Sore ini cukup teduh, aku pun masih berusaha untuk menggerakan kakiku, lalu tiba-tiba aku mendengar suara. Aku sangat mengenali suara itu, aku mencari sumber suara dengan tergesa-gesa, sialan. Kalau saja kakiku tidak patah, aku sudah pasti menemukan suara itu!


"Hoy, Oly... Kenapa kau terlihat begitu murung?"


Hah... Suara itu, dari mana asalnya?


"Ini aku bro, kau tidak mengingat adikmu sendiri, huh?"


Aku terkejut bukan main, tapi di sisi lain aku senang juga. Danny, ia ada, ia menampakan dirinya di hadapanku. Dia nyata, aku bisa melihatnya, ini bukan ilusiku! Setidaknya aku berpikir begitu.


"Dari mana saja kau? Aku sangat mengkhawatirkanmu!"

"Hahaha... Kau ini, aku kan selalu ada di sini, bersamamu, hanya saja kau tidak pernah mendengarku."

"Hah? Yang benar saja... Apa kau baik-baik saja?"

"Yap, tentu. Aku baik saja kok, kenapa dengan kakimu?"

"Kakiku mengalami patah tulang dan belum bisa kugunakan untuk berjalan, bergerak saja sangat sulit rasanya."


Cukup lama ia menatap tajam ke arah kakiku yang masih terbalut kain perban.


"Ini pasti karena mobil oleng itu, aku tak menyangka akan sampai begini jadinya."

"Eh tapi... kamu kan..."


Belum sempat aku melanjutkan kalimatku, Danny seakan membaca pikiranku dan langsung menjawab.


"Sudah mati? Ya, aku memang sudah mati, yang kau lihat ini rohku, hanya beberapa orang yang bisa melihatku."

"Oh ya... Ayah saat ini sangat marah padaku dan berkata bahwa akulah penyebab kematianmu. Mereka meninggalkanku di sini."

"Kenapa mereka begitu tega? Ini semua bukan karena kau, Oly, memang sudah saatnya."


Aku tak tahu lagi harus bagaimana. Aku payah, Danny ada di sini, tapi aku tidak bisa apa-apa.


"Hey, main kejar-kejaran yuk!"

"Danny... Kakiku."

"Oh iya, maaf Oly, aku lupa, jangan cemberut begitu dong, hahahaha."


Ia terlihat riang, masih bisa tertawa walau sudah mengalami hal menyakitkan seperti ini.


"Ayolah, kenapa melamun begitu, aku akan membantumu agar kau bisa berjalan lagi, oke?"

"Sungguh? Kau mau menunggu selama itu?"

"Iyalah! Kita mulai dari yang termudah, menggerakannya sedikit demi sedikit, aku akan membimbingmu."

"Baiklah."


Aku pun berusaha menggerakan kakiku, namun semua usahaku sia-sia.

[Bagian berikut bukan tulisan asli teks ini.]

[src/hdl/adcr_map.svh]
// Purpose : Offsets, field positions and reset values of the decoder control registers.
// Assumes : 7-bit register addresses, 8-bit registers.
// Notes   : Definitions only; included by bare name.
`ifndef ADCR_MAP_SVH
`define ADCR_MAP_SVH

// ----------------------------------------------------------------
// Register offsets
// ----------------------------------------------------------------
`define ADCR_OFS_CHIP_ID       7'h01
`define ADCR_OFS_CLK_CTRL      7'h05
`define ADCR_OFS_PLL_MULT      7'h06
`define ADCR_OFS_PLL_DIV       7'h07
`define ADCR_OFS_REQUEST_LINE_POLARITY       7'h0C
`define ADCR_OFS_EDGE_SEL      7'h0D
`define ADCR_OFS_LAST_ERR      7'h0F
`define ADCR_OFS_RESTART       7'h10
`define ADCR_OFS_PLAY          7'h13
`define ADCR_OFS_MUTE          7'h14
`define ADCR_OFS_ANC_CMD       7'h16
`define ADCR_OFS_PIN_FUNC      7'h18
`define ADCR_OFS_LOCK          7'h40
`define ADCR_OFS_ANC_BITS_L    7'h41
`define ADCR_OFS_ANC_BITS_H    7'h42
`define ADCR_OFS_HEAD_H        7'h43
`define ADCR_OFS_HEAD_M        7'h44
`define ADCR_OFS_HEAD_L        7'h45
`define ADCR_OFS_ANC_FIRST     7'h59
`define ADCR_OFS_ANC_LAST      7'h5D

// ----------------------------------------------------------------
// Reset values (hardware and software reset alike)
// ----------------------------------------------------------------
`define ADCR_RST_CLK_CTRL      8'h21
`define ADCR_RST_PLL_MULT      8'h0C
`define ADCR_RST_PLL_DIV       8'h00
`define ADCR_RST_REQUEST_LINE_POLARITY       8'h01
`define ADCR_RST_EDGE_SEL      8'h04
`define ADCR_RST_PLAY          8'h01
`define ADCR_RST_MUTE          8'h00
`define ADCR_RST_ANC_CMD       8'h00
`define ADCR_RST_PIN_FUNC      8'h00
`define ADCR_RST_ZERO          8'h00

// ----------------------------------------------------------------
// Field positions and sizes
// ----------------------------------------------------------------
`define ADCR_BIT_INVERT        2
`define ADCR_BIT_PLAY          0
`define ADCR_BIT_MUTE          0
`define ADCR_ANC_BYTES         5

`endif

[src/hdl/adcr_pkg.sv]
// Purpose : Types shared by the decoder control register block.
// Assumes : Offsets and reset values live in adcr_map.svh.
// Notes   : Packed structs carry grouped signals across ports.
package adcr_pkg;

	// ----------------------------------------------------------------
	// Register access request from the control-bus engine
	// ----------------------------------------------------------------
	typedef struct packed {
		logic       wr;     // One-cycle write strobe
		logic       rd;     // One-cycle read strobe
		logic [6:0] addr;   // Register sub-address
		logic [7:0] wdata;  // Write byte
	} adcr_reg_req_s;

	// Clock generator control byte, bit 7 first
	typedef struct packed {
		logic sharedPinEnable;
		logic crystalOutPadDisable;
		logic outputClockPadEnable;
		logic systemToOutputClock;
		logic vcoDisable;
		logic crystalToCoreDivider;
		logic crystalToOutclkDivider;
		logic fractionUpdate;
	} adcr_clk_ctrl_s;

	// Per-frame report from the decoding datapath
	typedef struct packed {
		logic        sync;     // Pulse: locked onto a new frame
		logic [20:0] header;   // Captured header bits 20..0
		logic        good;     // Pulse: frame decoded correctly
		logic [15:0] ancBits;  // Ancillary bits in that frame
	} adcr_frame_s;

	// Error codes
	typedef enum logic [7:0] {
		ADCR_ERR_NONE   = 8'h00,
		ADCR_ERR_CRC    = 8'h01,
		ADCR_ERR_NODATA = 8'h02
	} adcr_err_e;

	// Ancillary buffer fill sequencer
	typedef enum logic [2:0] {
		ADCR_FILL_IDLE = 3'b001,
		ADCR_FILL_RUN  = 3'b010,
		ADCR_FILL_DONE = 3'b100
	} adcr_fill_e;

endpackage : adcr_pkg

[src/hdl/adcr_anc_mem.sv]
// Purpose : Small byte buffer holding the ancillary data for host readout.
// Assumes : One write and one read port on the same clock.
// Notes   : Read data is registered; one cycle of read latency.
`timescale 1ns/10ps
module adcr_anc_mem #(
	parameter int DEPTH = 5,
	parameter int WIDTH = 8,
	parameter int AW    = 3
) (
	input  wire logic             mclk,
	input  wire logic             rstN,
	input  wire logic             clr,
	input  wire logic             wrEn,
	input  wire logic [AW-1:0]    wrAddr,
	input  wire logic [WIDTH-1:0] wrData,
	input  wire logic [AW-1:0]    rdAddr,
	output logic      [WIDTH-1:0] rdData_q
);

	// ----------------------------------------------------------------
	// Storage words
	// ----------------------------------------------------------------
	logic [WIDTH-1:0] word_q [DEPTH];  // One flop row per byte

	// Each row clears on either reset, so readout is zero before any fill
	genvar gi;
	generate
		for (gi = 0; gi < DEPTH; gi++)
		begin : g_word
			always_ff @(posedge mclk or negedge rstN)
			begin
				if (!rstN)
					word_q[gi] <= '0;
				else if (clr)
					word_q[gi] <= '0;
				else if (wrEn && (wrAddr == AW'(gi)))
					word_q[gi] <= wrData;
			end
		end
	endgenerate

	// ----------------------------------------------------------------
	// Registered read; out-of-range index reads zero
	// ----------------------------------------------------------------
	always_ff @(posedge mclk or negedge rstN)
	begin
		if (!rstN)
			rdData_q <= '0;
		else if (rdAddr < AW'(DEPTH))
			rdData_q <= word_q[rdAddr];
		else
			rdData_q <= '0;
	end

endmodule : adcr_anc_mem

Setidaknya aku tidak merasa kesepian, aku masih bisa berinteraksi dengan Danny. Ku harap ibu segera ke sini, aku ingin berkata padanya bahwa aku dan Danny baik-baik saja.


Hari demi hari kami lewati bersama, kakiku sudah bisa digerakan sedikit, aku ingin segera lancar berjalan. Saat Danny tidak ada–entah kemana–seseorang menghampiriku, tubuhnya jangkung dan kurus, ia berjalan sedikit bungkuk dan memiliki kantung mata yang tebal dan gelap. Aku bergidik saat melihatnya.


"Ehem. Sedang apa kau di sini?"


Aku terkejut.


"A-anu, aku..."

"Kau terlihat payah sekali, bagaimana bisa kau ada di sini? Sudah berapa lama kau diam di sini? Kau pasti sangat kelaparan. Aku punya sedikit roti daging, aku akan membaginya untukmu juga, nah makanlah."


Orang aneh ini ternyata tidak semenyeramkan bayanganku, ia baik. Ia mengelus kepalaku, lalu membagi rotinya padaku. Ia sangat mengerti bahwa aku sedang kelaparan.


"Te-terima kasih!"


Kami pun makan bersama dengan lahap, aku tidak begitu kenyang, namun setidaknya cacing di perutku sudah berhenti mengamuk.


"Jadi, kau tidak bisa berjalan? Kenapa kau bisa ada di sini?"

"Ya... begitulah. Hmm... aku"

"Coba ku lihat, sepertinya ini patah tulang, kecelakaan ya?"

"Iya..."

"Rumahmu di mana?"

"Aku dulu punya rumah, namun sejak orang tuaku meninggalkan aku di sini, aku hanya diam di sini selama berhari-hari."

"Astaga, tega sekali. Ingin menumpang di rumahku?"

"Ahh... Sepertinya aku di sini saja."

"Ehh... yang benar, kau mau tinggal sendiri?"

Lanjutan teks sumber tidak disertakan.